AIM OF THE TASK —
Within the entries below, find every line that has the string "only", then copy it.

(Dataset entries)
####
`config.mk`:
```
export PLATFORM = sky130hd
export DESIGN_NAME = svc_axi_stall_shim
export DESIGN_NICKNAME = d
export VERILOG_FILES = /design/src/rtl/svc_axi_stall_shim.sv
export SDC_FILE = /design/constraint.sdc
export NUM_CORES = 1
export LEC_CHECK = 0
export ABC_AREA = 1
export CORE_AREA = 3 3 299 301
export CTS_BUF_LIST = sky130_fd_sc_hd__clkbuf_4 sky130_fd_sc_hd__clkbuf_8
export CTS_CLUSTER_DIAMETER = 60
export DETAILED_ROUTE_END_ITERATION = 7
export DIE_AREA = 0 0 302 304
export PLACE_DENSITY = 0.37
export SLEW_MARGIN = 10
export SYNTH_ARGS = -nofsm -noshare
export SYNTH_HDL_FRONTEND = slang
export SYNTH_SLANG_ARGS = --single-unit
export TNS_END_PERCENT = 30
```
`constraint.sdc`:
```
create_clock -name clock -period 10.1 [get_ports clock]
set_input_delay 2.02 -clock clock [delete_from_list [all_inputs] [get_ports clock]]
set_output_delay 2.02 -clock clock [all_outputs]
set_load 0.005 [all_outputs]
```
`src/rtl/svc_axi_stall_shim.sv`:
```
// AXI4 stall-injection shim: AR/AW/W pass straight through, while R and B are
// each held in a one-entry buffer whose release can be delayed by a bounded stall.
module svc_axi_stall_shim #(
  parameter int AXI_ADDR_WIDTH = 12,
  parameter int AXI_DATA_WIDTH = 128,
  parameter int AXI_ID_WIDTH   = 2,
  parameter int R_STALL_MAX    = 4,
  parameter int B_STALL_MAX    = 2
) (
  input  logic                        clock,
  input  logic                        reset,
  input  logic                        r_stall,
  input  logic                        b_stall,

  input  logic [AXI_ID_WIDTH-1:0]     s_axi_arid,
  input  logic [AXI_ADDR_WIDTH-1:0]   s_axi_araddr,
  input  logic [7:0]                  s_axi_arlen,
  input  logic [2:0]                  s_axi_arsize,
  input  logic [1:0]                  s_axi_arburst,
  input  logic                        s_axi_arlock,
  input  logic [3:0]                  s_axi_arcache,
  input  logic [2:0]                  s_axi_arprot,
  input  logic [3:0]                  s_axi_arqos,
  input  logic [3:0]                  s_axi_arregion,
  input  logic                        s_axi_arvalid,
  output logic                        s_axi_arready,

  input  logic [AXI_ID_WIDTH-1:0]     s_axi_awid,
  input  logic [AXI_ADDR_WIDTH-1:0]   s_axi_awaddr,
  input  logic [7:0]                  s_axi_awlen,
  input  logic [2:0]                  s_axi_awsize,
  input  logic [1:0]                  s_axi_awburst,
  input  logic                        s_axi_awlock,
  input  logic [3:0]                  s_axi_awcache,
  input  logic [2:0]                  s_axi_awprot,
  input  logic [3:0]                  s_axi_awqos,
  input  logic [3:0]                  s_axi_awregion,
  input  logic                        s_axi_awvalid,
  output logic                        s_axi_awready,

  input  logic [AXI_DATA_WIDTH-1:0]   s_axi_wdata,
  input  logic [AXI_DATA_WIDTH/8-1:0] s_axi_wstrb,
  input  logic                        s_axi_wlast,
  input  logic                        s_axi_wvalid,
  output logic                        s_axi_wready,

  output logic [AXI_ID_WIDTH-1:0]     s_axi_rid,
  output logic [AXI_DATA_WIDTH-1:0]   s_axi_rdata,
  output logic [1:0]                  s_axi_rresp,
  output logic                        s_axi_rlast,
  output logic                        s_axi_rvalid,
  input  logic                        s_axi_rready,

  output logic [AXI_ID_WIDTH-1:0]     s_axi_bid,
  output logic [1:0]                  s_axi_bresp,
  output logic                        s_axi_bvalid,
  input  logic                        s_axi_bready,

  output logic [AXI_ID_WIDTH-1:0]     m_axi_arid,
  output logic [AXI_ADDR_WIDTH-1:0]   m_axi_araddr,
  output logic [7:0]                  m_axi_arlen,
  output logic [2:0]                  m_axi_arsize,
  output logic [1:0]                  m_axi_arburst,
  output logic                        m_axi_arlock,
  output logic [3:0]                  m_axi_arcache,
  output logic [2:0]                  m_axi_arprot,
  output logic [3:0]                  m_axi_arqos,
  output logic [3:0]                  m_axi_arregion,
  output logic                        m_axi_arvalid,
  input  logic                        m_axi_arready,

  output logic [AXI_ID_WIDTH-1:0]     m_axi_awid,
  output logic [AXI_ADDR_WIDTH-1:0]   m_axi_awaddr,
  output logic [7:0]                  m_axi_awlen,
  output logic [2:0]                  m_axi_awsize,
  output logic [1:0]                  m_axi_awburst,
  output logic                        m_axi_awlock,
  output logic [3:0]                  m_axi_awcache,
  output logic [2:0]                  m_axi_awprot,
  output logic [3:0]                  m_axi_awqos,
  output logic [3:0]                  m_axi_awregion,
  output logic                        m_axi_awvalid,
  input  logic                        m_axi_awready,

  output logic [AXI_DATA_WIDTH-1:0]   m_axi_wdata,
  output logic [AXI_DATA_WIDTH/8-1:0] m_axi_wstrb,
  output logic                        m_axi_wlast,
  output logic                        m_axi_wvalid,
  input  logic                        m_axi_wready,

  input  logic [AXI_ID_WIDTH-1:0]     m_axi_rid,
  input  logic [AXI_DATA_WIDTH-1:0]   m_axi_rdata,
  input  logic [1:0]                  m_axi_rresp,
  input  logic                        m_axi_rlast,
  input  logic                        m_axi_rvalid,
  output logic                        m_axi_rready,

  input  logic [AXI_ID_WIDTH-1:0]     m_axi_bid,
  input  logic [1:0]                  m_axi_bresp,
  input  logic                        m_axi_bvalid,
  output logic                        m_axi_bready,

  output logic [1:0]                  r_state,
  output logic [1:0]                  b_state
);

  typedef enum logic [1:0] {
    ST_IDLE = 2'd0,
    ST_WAIT = 2'd1,
    ST_SHOW = 2'd2
  } state_e;

  localparam int R_CW = $clog2(R_STALL_MAX + 1);
  localparam int B_CW = $clog2(B_STALL_MAX + 1);
  localparam logic [R_CW-1:0] R_MAX_C = R_CW'(R_STALL_MAX);
  localparam logic [R_CW-1:0] R_ONE_C = R_CW'(1);
  localparam logic [B_CW-1:0] B_MAX_C = B_CW'(B_STALL_MAX);
  localparam logic [B_CW-1:0] B_ONE_C = B_CW'(1);

  state_e                      r_state_q, r_state_d;
  logic   [R_CW-1:0]           r_cnt_q, r_cnt_d;
  logic                        r_load_s;
  logic   [AXI_ID_WIDTH-1:0]   r_id_q, r_id_d;
  logic   [AXI_DATA_WIDTH-1:0] r_data_q, r_data_d;
  logic   [1:0]                r_resp_q, r_resp_d;
  logic                        r_last_q, r_last_d;

  state_e                      b_state_q, b_state_d;
  logic   [B_CW-1:0]           b_cnt_q, b_cnt_d;
  logic                        b_load_s;
  logic   [AXI_ID_WIDTH-1:0]   b_id_q, b_id_d;
  logic   [1:0]                b_resp_q, b_resp_d;

  // Request and write-data channels are untouched wires in both directions.
  assign m_axi_arid     = s_axi_arid;
  assign m_axi_araddr   = s_axi_araddr;
  assign m_axi_arlen    = s_axi_arlen;
  assign m_axi_arsize   = s_axi_arsize;
  assign m_axi_arburst  = s_axi_arburst;
  assign m_axi_arlock   = s_axi_arlock;
  assign m_axi_arcache  = s_axi_arcache;
  assign m_axi_arprot   = s_axi_arprot;
  assign m_axi_arqos    = s_axi_arqos;
  assign m_axi_arregion = s_axi_arregion;
  assign m_axi_arvalid  = s_axi_arvalid;
  assign s_axi_arready  = m_axi_arready;

  assign m_axi_awid     = s_axi_awid;
  assign m_axi_awaddr   = s_axi_awaddr;
  assign m_axi_awlen    = s_axi_awlen;
  assign m_axi_awsize   = s_axi_awsize;
  assign m_axi_awburst  = s_axi_awburst;
  assign m_axi_awlock   = s_axi_awlock;
  assign m_axi_awcache  = s_axi_awcache;
  assign m_axi_awprot   = s_axi_awprot;
  assign m_axi_awqos    = s_axi_awqos;
  assign m_axi_awregion = s_axi_awregion;
  assign m_axi_awvalid  = s_axi_awvalid;
  assign s_axi_awready  = m_axi_awready;

  assign m_axi_wdata    = s_axi_wdata;
  assign m_axi_wstrb    = s_axi_wstrb;
  assign m_axi_wlast    = s_axi_wlast;
  assign m_axi_wvalid   = s_axi_wvalid;
  assign s_axi_wready   = m_axi_wready;

  assign s_axi_rid      = r_id_q;
  assign s_axi_rdata    = r_data_q;
  assign s_axi_rresp    = r_resp_q;
  assign s_axi_rlast    = r_last_q;
  assign s_axi_bid      = b_id_q;
  assign s_axi_bresp    = b_resp_q;
  assign r_state        = r_state_q;
  assign b_state        = b_state_q;

  // R: memory is only accepted while the buffer is empty or draining this cycle.
  always_comb begin
    r_state_d    = r_state_q;
    r_cnt_d      = r_cnt_q;
    r_load_s     = 1'b0;
    s_axi_rvalid = 1'b0;
    m_axi_rready = 1'b0;
    case (r_state_q)
      ST_IDLE: begin
        m_axi_rready = 1'b1;
        if (m_axi_rvalid) begin
          r_load_s  = 1'b1;
          r_state_d = ST_WAIT;
          r_cnt_d   = {R_CW{1'b0}};
        end else begin
          r_state_d = ST_IDLE;
        end
      end
      ST_WAIT: begin
        if (!r_stall || (r_cnt_q == R_MAX_C)) begin
          s_axi_rvalid = 1'b1;
          r_state_d    = s_axi_rready ? ST_IDLE : ST_SHOW;
        end else begin
          r_cnt_d = (r_cnt_q == R_MAX_C) ? r_cnt_q : r_cnt_q + R_ONE_C;
        end
      end
      ST_SHOW: begin
        s_axi_rvalid = 1'b1;
        m_axi_rready = s_axi_rready;
        if (s_axi_rready && m_axi_rvalid) begin
          r_load_s  = 1'b1;
          r_state_d = ST_WAIT;
          r_cnt_d   = {R_CW{1'b0}};
        end else if (s_axi_rready) begin
          r_state_d = ST_IDLE;
        end else begin
          r_state_d = ST_SHOW;
        end
      end
      default: begin
        r_state_d = ST_IDLE;
      end
    endcase
  end

  // R payload next value: refreshed only on capture.
  always_comb begin
    if (r_load_s) begin
      r_id_d   = m_axi_rid;
      r_data_d = m_axi_rdata;
      r_resp_d = m_axi_rresp;
      r_last_d = m_axi_rlast;
    end else begin
      r_id_d   = r_id_q;
      r_data_d = r_data_q;
      r_resp_d = r_resp_q;
      r_last_d = r_last_q;
    end
  end

  // R control state; reset empties the buffer, leaving stale payload behind.
  always_ff @(posedge clock) begin
    if (reset) begin
      r_state_q <= ST_IDLE;
      r_cnt_q   <= {R_CW{1'b0}};
    end else begin
      r_state_q <= r_state_d;
      r_cnt_q   <= r_cnt_d;
    end
  end

  // R payload storage, validity is tracked by r_state_q alone.
  always_ff @(posedge clock) begin
    r_id_q   <= r_id_d;
    r_data_q <= r_data_d;
    r_resp_q <= r_resp_d;
    r_last_q <= r_last_d;
  end

  // B: same one-entry buffer scheme as R, for write responses.
  always_comb begin
    b_state_d    = b_state_q;
    b_cnt_d      = b_cnt_q;
    b_load_s     = 1'b0;
    s_axi_bvalid = 1'b0;
    m_axi_bready = 1'b0;
    case (b_state_q)
      ST_IDLE: begin
        m_axi_bready = 1'b1;
        if (m_axi_bvalid) begin
          b_load_s  = 1'b1;
          b_state_d = ST_WAIT;
          b_cnt_d   = {B_CW{1'b0}};
        end else begin
          b_state_d = ST_IDLE;
        end
      end
      ST_WAIT: begin
        if (!b_stall || (b_cnt_q == B_MAX_C)) begin
          s_axi_bvalid = 1'b1;
          b_state_d    = s_axi_bready ? ST_IDLE : ST_SHOW;
        end else begin
          b_cnt_d = (b_cnt_q == B_MAX_C) ? b_cnt_q : b_cnt_q + B_ONE_C;
        end
      end
      ST_SHOW: begin
        s_axi_bvalid = 1'b1;
        m_axi_bready = s_axi_bready;
        if (s_axi_bready && m_axi_bvalid) begin
          b_load_s  = 1'b1;
          b_state_d = ST_WAIT;
          b_cnt_d   = {B_CW{1'b0}};
        end else if (s_axi_bready) begin
          b_state_d = ST_IDLE;
        end else begin
          b_state_d = ST_SHOW;
        end
      end
      default: begin
        b_state_d = ST_IDLE;
      end
    endcase
  end

  // B payload next value: refreshed only on capture.
  always_comb begin
    if (b_load_s) begin
      b_id_d   = m_axi_bid;
      b_resp_d = m_axi_bresp;
    end else begin
      b_id_d   = b_id_q;
      b_resp_d = b_resp_q;
    end
  end

  // B control state.
  always_ff @(posedge clock) begin
    if (reset) begin
      b_state_q <= ST_IDLE;
      b_cnt_q   <= {B_CW{1'b0}};
    end else begin
      b_state_q <= b_state_d;
      b_cnt_q   <= b_cnt_d;
    end
  end

  // B payload storage.
  always_ff @(posedge clock) begin
    b_id_q   <= b_id_d;
    b_resp_q <= b_resp_d;
  end

endmodule
```
==> flow_summary.toml <==
[logic_synthesis]
ys_ff_latch = 146
yosysWarnings = 0
synth_top_cell_by_area = "edfxtp_1"
yosys-top-cells-area = "edfxtp_1 (62%), buf_4 (27%), dfxtp_1 (2.7%)"
synth_top_area_share_pct = 62.2
synth_nets = 881
synthDistinctLibCells = 17
syn-instance-count = 488
seq_area_frac_synth_pct = 64.9
avgSynthCellArea_sq_um = 13.6
syn_area_sq_um = 6620

[critical_path]
critPathCaptureType = "output pin"
path_class = "primary input to output pin"
path_cells = "clkdlybuf4s50_1 -> nand2_1 -> nand2_1 -> clkdlybuf4s50_1"
crit_start = "s_axi_rready"
arrival_ps = 3370
worstPathRequired_ps = 8080
critPathTopFamily = "buffers and inverters"
crit_fanout = 3
path_buf_inv = 2
reg2reg_from = "r_state[0]"
setup.worst_path.start_class = "primary input"
max_stage_delay_ps = 550
slowest_stage = "clkdlybuf4s50_1"

[power_and_ir_drop]
total_power_mw = 1.46
power.density_nw_per_um2 = 151
p_leak_nw = 3.05
ir_drop_mv = 0.109

[grt]
antenna_found_initial = 4
grt_max_degree = 131
grt_overflow = 0
track_usage_pct = 6.53
grt_pass1_vias = 3878
grt_pass1_wl_microns = 38700

[routing]
vias_per_cell = 2.17
drtPass1Iterations = 6
wire_per_inst_microns = 18.0
drtAntennaViolNets = 0
drc = 0
via_count = 3753
wl_microns = 31200
drt_iter0_markers = 180

[min_path]
worstHoldStart = "b_cnt_q[0]"
hold_path.class = "flip-flop to flip-flop"

[timing]
relSlewSlack_pct = 41.5
fin_crit_ps = 5390
final_max_slew_viol_count = 0
fmax_mhz = 185
setup_tns_ps = 0
period_share_pct = 53.4
hold_viol_final = 0
rsz0062_at_grt = "false"
skew_ps = 29.5
setup_viol = 0
max_slew.worst_pin.slew_ps = 877

[cts]
cts_tree = "built"
post_cts_buffers = 0
cts.clk_slew.worst_paths_ps = 90
ctsHtreeMaxLevel = 4
clk_path_buf_depth = 2
postCtsResizedCells = 0
cts-buffers-inserted = 17
ctsHoldBuffers = 0
cts.sinks = 146
cts_root_buf = "clkbuf_8"
clock_latency_ps = 530

[final_layout]
mostFrequentLayoutCells = "clkdlybuf4s50_1 (289), edfxtp_1 (137), nand2_1 (34)"
area_delta_synth_final_pct = 45.3
drive_gt1_share_pct = 6.62
fin_nets = 954
instances_no_fill = 1731
fillCellCount = 9850
layout_commonest_cell = "clkdlybuf4s50_1"

[floorplan]
die_w_microns = 302
dieArea_sq_um = 91800
start_util_pct = 7.62
fp.dieH_microns = 304
core_area_sq_um = 86900
std_cell_rows = 108
ios = 764

[place]
dpl.hpwl_microns = 26700
portBuffers = 289
placed_cells = 1697
place_congestion = 0.793

[flow_run]
maxCapViolations = 0

[status]
status = "complete, no violations"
####
FINAL ANSWER —
  // R: memory is only accepted while the buffer is empty or draining this cycle.
  // R payload next value: refreshed only on capture.
  // B payload next value: refreshed only on capture.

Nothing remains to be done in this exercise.